An Inconvenient Truth

Salvatore Sanfilippo, aka antirez, the creator of Redis, posted a piece on his reflections on AI for the end of 2025. He ends with the statement:

The fundamental challenge in AI for the next 20 years is avoiding extinction.

I’ve been hesitant to say this publicly, but I broadly agree with this statement. Here are a few related statements I endorse:

Building intelligences smarter than humans is dangerous.
Aligning a smarter-than-human intelligence to human values is an open and unsolved problem.¹
By default, market forces will cause us to underinvest in AI safety and underenforce pre- and post-deployment safety measures.
Lacking some form of external governance, market forces will encourage “arms race dynamics” between frontier AI labs which sideline whatever safety commitments have been made.
Even if we are able to create and align a smarter-than-human intelligence, there are unresolved long-term concerns around gradual disempowerment² and mass unemployment that should give us serious pause about continuing down our current path.

An Inconvenient Truth

In 2006, Al Gore’s “An Inconvenient Truth” became a focal point for concerns about climate change. We have yet to have an Inconvenient Truth moment for AI existential risk. AI 2027 and If Anyone Builds It, Everyone Dies both came close this year, but neither seemed to spark a broad reaction like Inconvenient Truth or other related climate change movements did.

I think the core framing of An Inconvenient Truth roughly applies to risks from AI. For both climate change and AI x-risk, the immediate impacts feel banal and easy to ignore.
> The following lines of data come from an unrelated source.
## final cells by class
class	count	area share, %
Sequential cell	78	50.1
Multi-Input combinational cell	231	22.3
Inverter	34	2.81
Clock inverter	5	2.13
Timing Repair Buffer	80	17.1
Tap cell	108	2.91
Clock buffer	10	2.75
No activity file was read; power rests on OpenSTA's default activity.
<file path="src/rtl/bridge_arbiter_pkg.sv">
// Shared constants for the two-master bridge arbiter: FSM encoding,
// counter width and the timer/counter device address windows.
package bridge_arbiter_pkg;

  typedef enum logic [1:0] {
    ST_IDLE   = 2'd0,
    ST_ACCESS = 2'd1,
    ST_DONE   = 2'd2
  } state_e;

  // Wide enough for ACCESS_WAIT-1 with ACCESS_WAIT up to 15.
  localparam int CNT_W = 4;

  localparam logic [31:0] TC0_BASE = 32'h0000_7F00;
  localparam logic [31:0] TC0_LAST = 32'h0000_7F0B;
  localparam logic [31:0] TC1_BASE = 32'h0000_7F10;
  localparam logic [31:0] TC1_LAST = 32'h0000_7F1B;

endpackage

</file>
<file path="src/rtl/bridge_arbiter_rr_pick2.sv">
// Two-way round-robin pick. 'last' = 1 means master 1 was granted last,
// so master 0 wins a tie.
module rr_pick2 (
  input  logic req0,
  input  logic req1,
  input  logic last,
  output logic gnt0,
  output logic gnt1
);

  assign gnt0 = req0 & (~req1 | last);
  assign gnt1 = req1 & (~req0 | ~last);

endmodule

</file>
<file path="src/rtl/bridge_arbiter.sv">
// Arbitrates two masters onto one bridge port, one transfer at a time,
// with registered bridge strobes and a one-cycle completion pulse.
module bridge_arbiter
  import bridge_arbiter_pkg::*;
#(
  parameter int ACCESS_WAIT = 1
) (
  input  logic        clk,
  input  logic        reset,
  input  logic        m0_req,
  input  logic        m0_we,
  input  logic [31:0] m0_addr,
  input  logic [31:0] m0_wdata,
  output logic        m0_ready,
  output logic [31:0] m0_rdata,
  output logic        m0_err,
  input  logic        m1_req,
  input  logic        m1_we,
  input  logic [31:0] m1_addr,
  input  logic [31:0] m1_wdata,
  output logic        m1_ready,
  output logic [31:0] m1_rdata,
  output logic        m1_err,
  output logic        br_we,
  output logic        br_re,
  output logic [31:0] br_addr,
  output logic [31:0] br_wdata,
  input  logic [31:0] br_rdata,
  input  logic        br_exc
);

  state_e             state_q, state_d;
  logic [CNT_W-1:0]   cnt_q, cnt_d;
  logic               last_q, last_d;
  logic               owner_q, owner_d;
  logic               we_q, we_d;
  logic [31:0]        addr_q, addr_d;
  logic [31:0]        wdata_q, wdata_d;
  logic [31:0]        cap_rdata_q, cap_rdata_d;
  logic               cap_err_q, cap_err_d;

  logic               br_we_q, br_we_d;
  logic               br_re_q, br_re_d;
  logic [31:0]        br_addr_q, br_addr_d;
  logic [31:0]        br_wdata_q, br_wdata_d;
  logic               m0_ready_q, m0_ready_d;
  logic [31:0]        m0_rdata_q, m0_rdata_d;
  logic               m0_err_q, m0_err_d;
  logic               m1_ready_q, m1_ready_d;
  logic [31:0]        m1_rdata_q, m1_rdata_d;
  logic               m1_err_q, m1_err_d;

  logic               gnt0, gnt1;
  logic               in_access, in_done;

  rr_pick2 u_pick (
    .req0 (m0_req),
    .req1 (m1_req),
    .last (last_q),
    .gnt0 (gnt0),
    .gnt1 (gnt1)
  );

  always_comb begin
    state_d     = state_q;
    cnt_d       = cnt_q;
    last_d      = last_q;
    owner_d     = owner_q;
    we_d        = we_q;
    addr_d      = addr_q;
    wdata_d     = wdata_q;
    cap_rdata_d = cap_rdata_q;
    cap_err_d   = cap_err_q;

    case (state_q)
      ST_IDLE: begin
        if (gnt0 || gnt1) begin
          owner_d = gnt1;
          last_d  = gnt1;
          we_d    = gnt1 ? m1_we    : m0_we;
          addr_d  = gnt1 ? m1_addr  : m0_addr;
          wdata_d = gnt1 ? m1_wdata : m0_wdata;
          cnt_d   = CNT_W'(ACCESS_WAIT - 1);
          state_d = ST_ACCESS;
        end
      end
      ST_ACCESS: begin
        if (cnt_q == '0) begin
          cap_rdata_d = br_exc ? 32'h0 : br_rdata;
          cap_err_d   = br_exc;
          state_d     = ST_DONE;
        end else begin
          cnt_d = cnt_q - CNT_W'(1);
        end
      end
      ST_DONE:  state_d = ST_IDLE;
      default:  state_d = ST_IDLE;
    endcase

    // Outputs are registered, so derive them from the state being entered.
    in_access  = (state_d == ST_ACCESS);
    in_done    = (state_d == ST_DONE);
    br_re_d    = in_access & ~we_d;
    br_we_d    = in_access & we_d & (cnt_d == '0);
    br_addr_d  = in_access ? addr_d  : 32'h0;
    br_wdata_d = in_access ? wdata_d : 32'h0;
    m0_ready_d = in_done & ~owner_d;
    m1_ready_d = in_done &  owner_d;
    m0_rdata_d = m0_ready_d ? cap_rdata_d : 32'h0;
    m1_rdata_d = m1_ready_d ? cap_rdata_d : 32'h0;
    m0_err_d   = m0_ready_d & cap_err_d;
    m1_err_d   = m1_ready_d & cap_err_d;
  end

  always_ff @(posedge clk) begin
    if (!reset) begin
      state_q     <= ST_IDLE;
      cnt_q       <= '0;
      last_q      <= 1'b1;
      owner_q     <= 1'b0;
      we_q        <= 1'b0;
      addr_q      <= 32'h0;
      wdata_q     <= 32'h0;
      cap_rdata_q <= 32'h0;
      cap_err_q   <= 1'b0;
      br_we_q     <= 1'b0;
      br_re_q     <= 1'b0;
      br_addr_q   <= 32'h0;
      br_wdata_q  <= 32'h0;
      m0_ready_q  <= 1'b0;
      m0_rdata_q  <= 32'h0;
      m0_err_q    <= 1'b0;
      m1_ready_q  <= 1'b0;
      m1_rdata_q  <= 32'h0;
      m1_err_q    <= 1'b0;
    end else begin
      state_q     <= state_d;
      cnt_q       <= cnt_d;
      last_q      <= last_d;
      owner_q     <= owner_d;
      we_q        <= we_d;
      addr_q      <= addr_d;
      wdata_q     <= wdata_d;
      cap_rdata_q <= cap_rdata_d;
      cap_err_q   <= cap_err_d;
      br_we_q     <= br_we_d;
      br_re_q     <= br_re_d;
      br_addr_q   <= br_addr_d;
      br_wdata_q  <= br_wdata_d;
      m0_ready_q  <= m0_ready_d;
      m0_rdata_q  <= m0_rdata_d;
      m0_err_q    <= m0_err_d;
      m1_ready_q  <= m1_ready_d;
      m1_rdata_q  <= m1_rdata_d;
      m1_err_q    <= m1_err_d;
    end
  end

  assign br_we    = br_we_q;
  assign br_re    = br_re_q;
  assign br_addr  = br_addr_q;
  assign br_wdata = br_wdata_q;
  assign m0_ready = m0_ready_q;
  assign m0_rdata = m0_rdata_q;
  assign m0_err   = m0_err_q;
  assign m1_ready = m1_ready_q;
  assign m1_rdata = m1_rdata_q;
  assign m1_err   = m1_err_q;

endmodule
</file>
<file path="config.mk">
export PLATFORM = sky130hd
export DESIGN_NAME = bridge_arbiter
export DESIGN_NICKNAME = d
export VERILOG_FILES = /design/src/rtl/bridge_arbiter_pkg.sv /design/src/rtl/bridge_arbiter_rr_pick2.sv /design/src/rtl/bridge_arbiter.sv
export SDC_FILE = /design/constraint.sdc
export NUM_CORES = 1
export LEC_CHECK = 0
export CORE_MARGIN = 5
export CORE_UTILIZATION = 42
export DETAILED_ROUTE_END_ITERATION = 8
export PLACE_DENSITY = 0.89
export SKIP_CTS_REPAIR_TIMING = 1
export SLEW_MARGIN = 10
export SYNTH_ARGS = -nofsm -noshare
export SYNTH_HDL_FRONTEND = slang
export SYNTH_SLANG_ARGS = --single-unit
</file>
<file path="constraint.sdc">
create_clock -name clk -period 2.4 [get_ports clk]
set_input_delay 0.48 -clock clk [delete_from_list [all_inputs] [get_ports clk]]
set_output_delay 0.48 -clock clk [all_outputs]
set_load 0.005 [all_outputs]
</file>
==> results of run 1 <==
==> cell usage in the layout, fill, tap and decap left out, drive strengths merged <==
cell type	count
a2111oi	1
a211oi	65
a21boi	1
a21oi	2
a22oi	1
a311oi	1
a31oi	1
a32oi	1
and2	2
and2b	1
and3	1
buf	32
bufinv	2
clkbuf	28
clkdlybuf4s50	299
clkinv	3
clkinvlp	2
dfxtp	207
ha	1
inv	9
mux2i	1
nand2	40
nand2b	1
nand3	3
nand3b	1
nor2	139
nor2b	66
nor3	67
nor3b	1
nor4bb	1
o211ai	1
o21a	1
o21ai	67
o21ba	1
o21bai	1
o22a	1
o311a	1
or2	1
or3	1
or3b	2
==> cell usage after synthesis (2+ instances only) <==
cell      count
clkbuf_1     30
or3b_1        2
nor3_1       67
buf_2        20
and2_1        2
o21ai_1       6
a21oi_1       2
buf_4         4
nand2_2       2
buf_6         3
nor2_2       30
nor2b_1      66
inv_1         5
a211oi_1     65
nand2_1      38
nand3_1       2
dfxtp_1     207
o21ai_0      61
nor2_1      109
==> worst max-delay path, cell delays in order <==
cell             delay [ns]
clkdlybuf4s50_1        0.61
or3b_1                 0.40
a32oi_1                0.26
buf_4                  0.17
nand3_2                0.09
buf_12                 0.22
nor2_1                 0.15
==> how the worst max path moves through the flow <==
stage / endpoint / slack (ns) / depth (start not counted)
floorplan: br_addr[12] / 0.64 / 7
global placement: br_wdata[11] / 0.09 / 7
detailed placement: br_wdata[4] / -0.03 / 7
CTS: m0_err / 0.45 / 7
global route: m0_err / 0.33 / 7
finish: m0_err / 0.41 / 7
==> layout make-up <==
type / count / area (µm²) / area share
Tap cell: 220 / 275.3 / 0.02480
Multi-Input combinational cell: 475 / 2582 / 0.2326
Clock buffer: 28 / 591.8 / 0.05331
Sequential cell: 207 / 4144 / 0.3733
Inverter: 6 / 22.52 / 0.002029
Clock inverter: 10 / 116.4 / 0.01048
Timing Repair Buffer: 331 / 3368 / 0.3034
==> kinds of logic (layout without fill, tap and decap cells) <==
kind of cell	after synthesis	in the layout	share of synthesized area
AO/OA/AOI/OAI	146	146	0.1336
buffers and inverters	64	375	0.04316
flip-flops	207	207	0.5907
multiplexers	1	1	0.001427
AND/OR/NAND/NOR	327	327	0.2294
adder cells (fa/ha/maj)	1	1	0.001783
==> registers in the layout (all words and copies together) (netlist names) <==
signal	cells
wdata_q	32
m1_rdata	32
br_addr	32
last_q	1
we_q	1
br_re	1
state_q	2
m0_ready	1
m0_err	1
m1_ready	1
m0_rdata	32
cnt_q	4
owner_q	1
br_wdata	32
addr_q	32
m1_err	1
br_we	1
==> power groups by stage <==
stage / Combinational [mW] / Clock, mW / Sequential, mW
floorplan: 0.585 / 0 / 3.87
global placement: 1.35 / 0 / 3.85
detailed placement: 1.39 / 0 / 3.86
CTS: 1.40 / 3.37 / 3.79
global route: 1.51 / 3.50 / 3.82
finish: 1.38 / 3.28 / 3.79
==> per-layer routing <==
| layer | vias up | track usage |
|---|---|---|
| met5 | - | 0 |
| met4 | 0 | 0.06437 |
| met3 | 45 | 0.06346 |
| met2 | 259 | 0.3634 |
| met1 | 2815 | 0.2194 |
| li1 | 3103 | - |
==> impl_metrics.env, run 1 <==
export IMPL_outcome="complete, no violations"
export IMPL_io_buffer_count=300
export IMPL_rrSetupSlack_ns=0.45
export IMPL_placed_area_um2=10390
export IMPL_final_cell_area_um2=11100
export IMPL_hold_ws_ns=0.4503
export IMPL_rsz0062_at_grt="false"
export IMPL_root_buffer="clkbuf_16"
export IMPL_drt_total_wl_um=20300
export IMPL_start_util=0.4261
export IMPL_cp_required_ns=2.80
export IMPL_final_cells=1277
export IMPL_min_path_type="in -> reg"
export IMPL_min_from="reset"
export IMPL_place_inst=1239
export IMPL_dp_hpwl_um=14750
export IMPL_antenna_found_initial=0
export IMPL_clk_insertion_delay_late_ns=0.49
export IMPL_drt_pass1_iterations=6
export IMPL_clockBufferDepth=3
export IMPL_drcViolationCount=0
export IMPL_finalSetupViolCount=0
export IMPL_clock_fmax_mhz=503.7
export IMPL_route_met3_wl_um=1915
export IMPL_mappedNetlistArea_um2=7015
export IMPL_syn_inst=746
export IMPL_pre_cts_ws_ns=-0.02861
export IMPL_synth_main_ff_cell="dfxtp_1"
export IMPL_ys_seq_area_frac=0.5907
export IMPL_finalMaxSlewViolations=0
export IMPL_hold_depth=4
export IMPL_routed_top_layer="met4"
export IMPL_reg2reg_depth=7
export IMPL_combPwrFrac=0.163
export IMPL_die_x_um=139.2
export IMPL_yosys_warnings=0
export IMPL_startpoint_type="primary input"
export IMPL_grt_usage=0.1993
export IMPL_crit_start="m0_req"
export IMPL_fin_crit_sh=0.8272
export IMPL_switching_share=0.2404
export IMPL_numCtsBuffers=21
export IMPL_fin_util=0.6742
export IMPL_max_slew_margin=0.5793
export IMPL_yosys_area_top_type="dfxtp_1"
export IMPL_cts_tree="built"
export IMPL_clkSinkCount=207
export IMPL_grt_pass1_wl_um=31750
export IMPL_layout_nets=1210
export IMPL_r2r_start="cnt_q[0]"
export IMPL_layout_setup_ws_ns=0.4147
export IMPL_die_h_um=139.2
export IMPL_die_area_um2=19390
export IMPL_cp_end_kind="flop"
export IMPL_clkTransAtPathRegs_ns=0.06
export IMPL_max_cap_viol_count=0
export IMPL_drt_iter0_drc=260
export IMPL_vias=6222
export IMPL_synth_area_per_cell_um2=9.404
export IMPL_critPathKind="in -> reg"
export IMPL_viasPerCell=4.872
export IMPL_p_leak_nw=4.195
export IMPL_n_fill_cell=1228
export IMPL_seqPwrFrac=0.449
export IMPL_power_density_nw_per_um2=761.4
export IMPL_grt_pass1_vias=6269
export IMPL_overflow=0
export IMPL_tns_ns=0
export IMPL_ys_top_cells_by_area="dfxtp_1, a211oi_1, nor2b_1"
export IMPL_route_detailed_wl_per_inst_um=15.90
export IMPL_r2r_end="m1_err"
export IMPL_wl_met1_um=7643
export IMPL_arrival_ns=2.39
export IMPL_p_total_mw=8.452
export IMPL_power_net_switching_mw=2.032
export IMPL_synth_edf_count=0
export IMPL_ir_drop_mv=0.6549
export IMPL_routabilityCongestion=0.7820
export IMPL_diodes=0
export IMPL_syn_nets=914
export IMPL_min_period_ns=1.985
export IMPL_drive_gt1_frac=0.1022
export IMPL_grt_max_degree=69
export IMPL_ys_async_sr_fraction=0
export IMPL_rows=47
export IMPL_synth_distinct_cells=44
export IMPL_htreeDepth=1
export IMPL_worst_pin_slew_ns=0.6310
export IMPL_whs_endpoint="state_q[0]"
export IMPL_io_pins=301
export IMPL_wl_met2_um=10160
export IMPL_skew_ns=0.01194
export IMPL_core_area_um2=16470
export IMPL_intPower_mw=6.420
export IMPL_antenna_left=0
export IMPL_ys_ff_latch=207
export IMPL_synth_top_cell_area_share=0.5907
export IMPL_p_clk_frac=0.389
export IMPL_finalHoldViolCount=0
export IMPL_crit_fanout=34
export IMPL_areaGrowthSynthToFinish_pct=58.23
Power figures use the tool's default switching activity.
==> run 2, diff against run 1 <==
==> constraint.sdc (replaced) <==
create_clock -name clk -period 2 [get_ports clk]
set_input_delay 0.4 -clock clk [delete_from_list [all_inputs] [get_ports clk]]
set_output_delay 0.4 -clock clk [all_outputs]
set_load 0.005 [all_outputs]
==> impl_metrics.env, run 2 (synthesis gave the netlist of run 1 again) <==
export IMPL_layout_nets=1239
export IMPL_crit_fanout=19
export IMPL_rsz0062_at_grt="false"
export IMPL_startpoint_type="flop"
export IMPL_ir_drop_mv=0.5720
export IMPL_min_period_ns=1.894
export IMPL_finalHoldViolCount=0
export IMPL_route_detailed_wl_per_inst_um=15.93
export IMPL_io_pins=301
export IMPL_clk_insertion_delay_late_ns=0.50
export IMPL_numCtsBuffers=21
export IMPL_power_density_nw_per_um2=950.5
export IMPL_die_x_um=139.2
export IMPL_final_common_cell="clkdlybuf4s50_1"
export IMPL_finalSetupViolCount=0
export IMPL_core_area_um2=16470
export IMPL_diodes=0
export IMPL_reg2reg_depth=7
export IMPL_clock_fmax_mhz=528.0
export IMPL_whs_endpoint="state_q[1]"
export IMPL_r2r_start="cnt_q[0]"
export IMPL_routabilityCongestion=0.7878
export IMPL_drive_gt1_frac=0.1289
export IMPL_use_met3=0.05180
export IMPL_pre_cts_ws_ns=-0.2983
export IMPL_placed_area_um2=10690
export IMPL_critPathKind="reg -> reg"
export IMPL_overflow=0
export IMPL_die_area_um2=19390
export IMPL_antenna_found_initial=0
export IMPL_drt_pass1_iterations=4
export IMPL_use_met1=0.2285
export IMPL_die_h_um=139.2
export IMPL_max_slew_margin=0.5619
export IMPL_final_cell_area_um2=11520
export IMPL_max_cap_viol_count=0
export IMPL_layout_common_cells="clkdlybuf4s50_1, dfxtp_1, nor2_1"
export IMPL_io_buffer_count=300
export IMPL_min_path_type="in -> reg"
export IMPL_outcome="complete, no violations"
export IMPL_drt_total_wl_um=20810
export IMPL_p_leak_nw=4.434
export IMPL_r2r_end="m1_rdata[23]"
export IMPL_grt_usage=0.2010
export IMPL_htreeDepth=1
export IMPL_rows=47
export IMPL_grt_pass1_wl_um=31910
export IMPL_grt_max_degree=69
export IMPL_cts_tree="built"
export IMPL_hold_depth=4
export IMPL_arrival_ns=2.32
export IMPL_root_buffer="clkbuf_16"
export IMPL_vias=6408
export IMPL_drt_iter0_drc=204
export IMPL_clockBufferDepth=3
export IMPL_rrSetupSlack_ns=0.11
export IMPL_viasPerCell=4.907
export IMPL_grtUsageMet2=0.3664
export IMPL_worst_pin_slew_ns=0.6572
export IMPL_clkTransAtPathRegs_ns=0.06
export IMPL_clkSinkCount=207
export IMPL_min_from="reset"
export IMPL_n_fill_cell=1194
export IMPL_grt_busiest_layer="met2"
export IMPL_finalMaxSlewViolations=0
export IMPL_cp_required_ns=2.42
export IMPL_grt_pass1_vias=6225
export IMPL_cp_end_kind="flop"
export IMPL_start_util=0.4261
export IMPL_skew_ns=0.01655
export IMPL_areaGrowthSynthToFinish_pct=64.22
export IMPL_antenna_left=0
export IMPL_dp_hpwl_um=15390
export IMPL_layout_setup_ws_ns=0.1062
export IMPL_fin_crit_sh=0.9469
export IMPL_drcViolationCount=0
[run 2: cell count changes in the layout (fill, tap and decap cells not counted), sizes merged]
cell	previous run	this run
buf	32	61
bufinv	2	7
clkbuf	28	25
clkinvlp	2	0
[run 2: power by group]
group,switching (mW),internal [mW],total [mW]
clock,1.61,2.99,4.60
combinational,0.795,0.998,1.79
sequential,0.0969,4.46,4.55
total,2.50,8.45,11.0
[run 2: area by class of cell]
cell class	count	area [µm²]	share of cell area
clock buffers	25	580.6	0.05039
clock inverters	13	255.2	0.02215
inverters	6	22.52	0.001955
multi-input cells	475	2582	0.2242
flip-flops and latches	207	4144	0.3597
well taps	220	275.3	0.02389
repair buffers	360	3661	0.3178
[run 2: worst max path at each step]
| stage | from | endpoint | slack (ns) | cells after the start |
|---|---|---|---|---|
| floorplan | cnt_q[0] | br_addr[12] | 0.24 | 7 |
| global placement | m0_req | br_addr[0] | -0.21 | 7 |
| detailed placement | m0_req | addr_q[0] | -0.30 | 7 |
| CTS | cnt_q[0] | m1_rdata[24] | 0.11 | 7 |
| global route | cnt_q[0] | m1_rdata[27] | 0.02 | 7 |
| finish | cnt_q[0] | m1_rdata[23] | 0.11 | 7 |
[run 2: layer usage]
layer  share of wire  wire, µm
met1            0.39      8162
met2            0.50     10400
met3           0.080      1663
met4           0.028       584
met5               0         0
[run 2: per-stage QoR]
stage | hold WS [ns] | power [mW] | utilization | cells | TNS (ns)
3_3_place_gp | 0.4725 | 6.380 | 0.6489 | 1268 | -30.83
6_report | 0.3484 | 10.95 | 0.6997 | 1306 | 0
4_1_cts | 0.3327 | 11.05 | 0.6997 | 1306 | 0
3_5_place_dp | 0.4762 | 6.440 | 0.6489 | 1268 | -42.15
5_1_grt | 0.3556 | 11.39 | 0.6997 | 1306 | 0
2_1_floorplan | 0.4505 | 5.340 | - | 746 | 0
[run 2: worst max-delay path: stages, from the launching register on]
cell	delay, ns
dfxtp_1	0.31
inv_1	0.07
ha_1	0.22
nor3b_1	0.30
nand2_2	0.09
or3_2	0.54
buf_12	0.20
nor2_2	0.09
==> run 3, diff against run 2 <==
--- a/config.mk
+++ b/config.mk
@@ -5,11 +5,13 @@
 export SDC_FILE = /design/constraint.sdc
 export NUM_CORES = 1
 export LEC_CHECK = 0
+export CELL_PAD_IN_SITES_DETAIL_PLACEMENT = 1
+export CELL_PAD_IN_SITES_GLOBAL_PLACEMENT = 1
 export CORE_MARGIN = 5
-export CORE_UTILIZATION = 42
+export CORE_UTILIZATION = 44
 export DETAILED_ROUTE_END_ITERATION = 8
-export PLACE_DENSITY = 0.89
-export SKIP_CTS_REPAIR_TIMING = 1
+export DONT_BUFFER_PORTS = 1
+export PLACE_DENSITY = 0.85
 export SLEW_MARGIN = 10
 export SYNTH_ARGS = -nofsm -noshare
 export SYNTH_HDL_FRONTEND = slang
==> impl_metrics.env, run 3 (synthesis gave the netlist of run 1 again) <==
export IMPL_route_detailed_wl_per_inst_um=20.21
export IMPL_arrival_ns=2.27
export IMPL_die_x_um=136.3
export IMPL_antenna_left=0
export IMPL_routabilityCongestion=0.7797
export IMPL_drt_pass1_iterations=4
export IMPL_die_h_um=136.3
export IMPL_final_common_cell="dfxtp_1"
export IMPL_dp_hpwl_um=13640
export IMPL_antenna_found_initial=1
export IMPL_placed_area_um2=7224
export IMPL_drcViolationCount=0
export IMPL_rows=46
export IMPL_critPathKind="reg -> reg"
export IMPL_numCtsBuffers=21
export IMPL_grtUsageMet2=0.3588
export IMPL_root_buffer="clkbuf_16"
export IMPL_viasPerCell=5.446
export IMPL_ir_drop_mv=0.6135
export IMPL_grt_usage=0.1925
export IMPL_core_area_um2=15770
export IMPL_min_path_type="in -> reg"
export IMPL_start_util=0.4449
export IMPL_vias=5223
export IMPL_outcome="complete, no violations"
export IMPL_cp_end_kind="flop"
export IMPL_final_cell_area_um2=8018
export IMPL_io_buffer_count=0
export IMPL_max_slew_margin=0.7273
export IMPL_htreeDepth=1
export IMPL_cts_tree="built"
export IMPL_n_fill_cell=1781
export IMPL_finalHoldViolCount=0
export IMPL_clock_fmax_mhz=520.8
export IMPL_place_inst=918
export IMPL_drt_total_wl_um=19390
export IMPL_crit_fanout=31
export IMPL_die_area_um2=18570
export IMPL_io_pins=301
export IMPL_finalMaxSlewViolations=0
export IMPL_drt_iter0_drc=200
export IMPL_drive_gt1_frac=0.1226
export IMPL_grt_max_degree=70
export IMPL_use_met3=0.07513
export IMPL_skew_ns=0.009319
export IMPL_max_cap_viol_count=0
export IMPL_min_period_ns=1.920
export IMPL_final_cells=959
export IMPL_finalSetupViolCount=0
export IMPL_worst_pin_slew_ns=0.4066
export IMPL_use_met1=0.1973
export IMPL_clockBufferDepth=3
export IMPL_areaGrowthSynthToFinish_pct=14.29
export IMPL_grt_pass1_vias=5382
export IMPL_fin_crit_sh=0.9601
export IMPL_layout_nets=897
export IMPL_overflow=0
export IMPL_startpoint_type="flop"
export IMPL_clkSinkCount=207
export IMPL_grt_busiest_layer="met2"
export IMPL_layout_common_cells="dfxtp_1, nor2_1, nor3_1"
export IMPL_clk_insertion_delay_late_ns=0.49
export IMPL_grt_pass1_wl_um=28640
export IMPL_clkTransAtPathRegs_ns=0.06
export IMPL_p_leak_nw=3.015
export IMPL_cp_required_ns=2.35
export IMPL_power_density_nw_per_um2=1179
## run 3: cell types whose count changed in the layout (fill, tap and decap cells not counted), sizes merged
| cell | delta |
|---|---|
| buf | -46 |
| clkbuf | +9 |
| clkinv | -2 |
| diode | +1 |
| bufinv | -5 |
| dlygate4sd3 | +1 |
| inv | -2 |
| clkdlybuf4s50 | -299 |
## run 3: cell type report
cell class              count  area, µm²  share of cell area
clock inverters             4      73.82            0.009207
multi-input cells         475       2615              0.3262
inverters                   6      22.52            0.002809
diodes                      1      2.502           0.0003121
repair buffers             18      272.8             0.03402
flip-flops and latches    207       4144              0.5169
well taps                 216      270.3             0.03371
clock buffers              32      616.8             0.07694
## run 3: critical path, cell delays in order, from the launching register on
cell and delay, ns:
dfxtp_1 0.36, inv_1 0.11, ha_2 0.22, or3b_4 0.43
a22oi_2 0.16, buf_4 0.19, buf_12 0.20, nor3_1 0.10
## run 3: report_power, final
part / internal (mW) / switching (mW) / total [mW] / leakage [nW]
clock: 2.38 / 1.50 / 3.87 / 0.339
combinational: 0.345 / 0.616 / 0.961 / 0.981
sequential: 4.46 / 0.157 / 4.62 / 1.70
total: 7.18 / 2.27 / 9.45 / 3.02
The projections based on existing long-term trends, on the other hand, are scary and deserve attention. We are rather poor at allocating attention to long-term risks that would be more easily preventable with short-term governance action. The same tension applies here: it’s costly to put mental energy into considering “doom” from an abstract risk. The risk won’t materialize within the next few years. There remains legitimate uncertainty over just how bad it actually is. And so it gets deprioritized.

AI Risks

The risks of AI exist on a spectrum from “benign and mundane” to “catastrophic and existential”. As you move more towards the catastrophic end of this spectrum, the scenarios one needs to consider get progressively “weirder” and require more extrapolation to recognize as probable.

Mundane risks are things that are already showing up today. Some examples:

LLMs engaging in overt sycophancy, and/or encouraging delusions in people with existing mental illness.³
Using AI to increase the speed and sophistication of existing modes of cybercrime.⁴

Foreseeable risks include things that are not actively problems today, but are on trend to become problems soon:

Significant job losses in knowledge work sectors leading to societally impacting disruption.
Concentration of power in a small number of AI companies.
Autonomous AI systems being deployed in safety-critical or high-stakes domains (e.g. military, financial markets, critical infrastructure) before we have robustly solved out-of-distribution alignment.

Catastrophic risks include things that are, hopefully, fairly far off but would be very bad for humanity:

Recursive self-improvement of AI, and/or full automation of AI research and development leading to a widening asymmetry between AI capabilities and humanity’s collective understanding of how AI systems work. This could result in an AI that far outmatches us strategically, with goals that are unaligned with human flourishing.
Deliberate misuse of AI by a state-level actor to, for example: design novel bioweapons, coordinate attacks on critical infrastructure, develop novel catastrophic technologies that humanity would otherwise have taken much longer to develop (e.g. mirror life).
Loss of meaningful human control over governance⁵ and economic⁶ systems.

Before It’s Obvious

I’d suggest that at the end of 2025, we’re still in a bit of an awkward place in the dialogue about AI risk. I think people are right to remain skeptical about how big of a deal this is, as it does require a pretty large leap to go from “ChatGPT” to “Catastrophic Risks”. It required an even larger leap in the pre-ChatGPT era, which is why the types of folks who have been raising the alarm about AI risk (e.g. MIRI) are, respectfully, necessarily a bit “weird”.

For the past couple years, I’ve often felt this gut-sinking feeling akin to late December 2019 through late February 2020. I remember the cognitive dissonance of visiting Twitter/X and seeing people whose thinking I respect saying “you all should be freaking out, this novel pathogen is serious business” while more of the mainstream information ecosystem either unknowingly ignored these arguments or knowingly suppressed them as “misinformation”.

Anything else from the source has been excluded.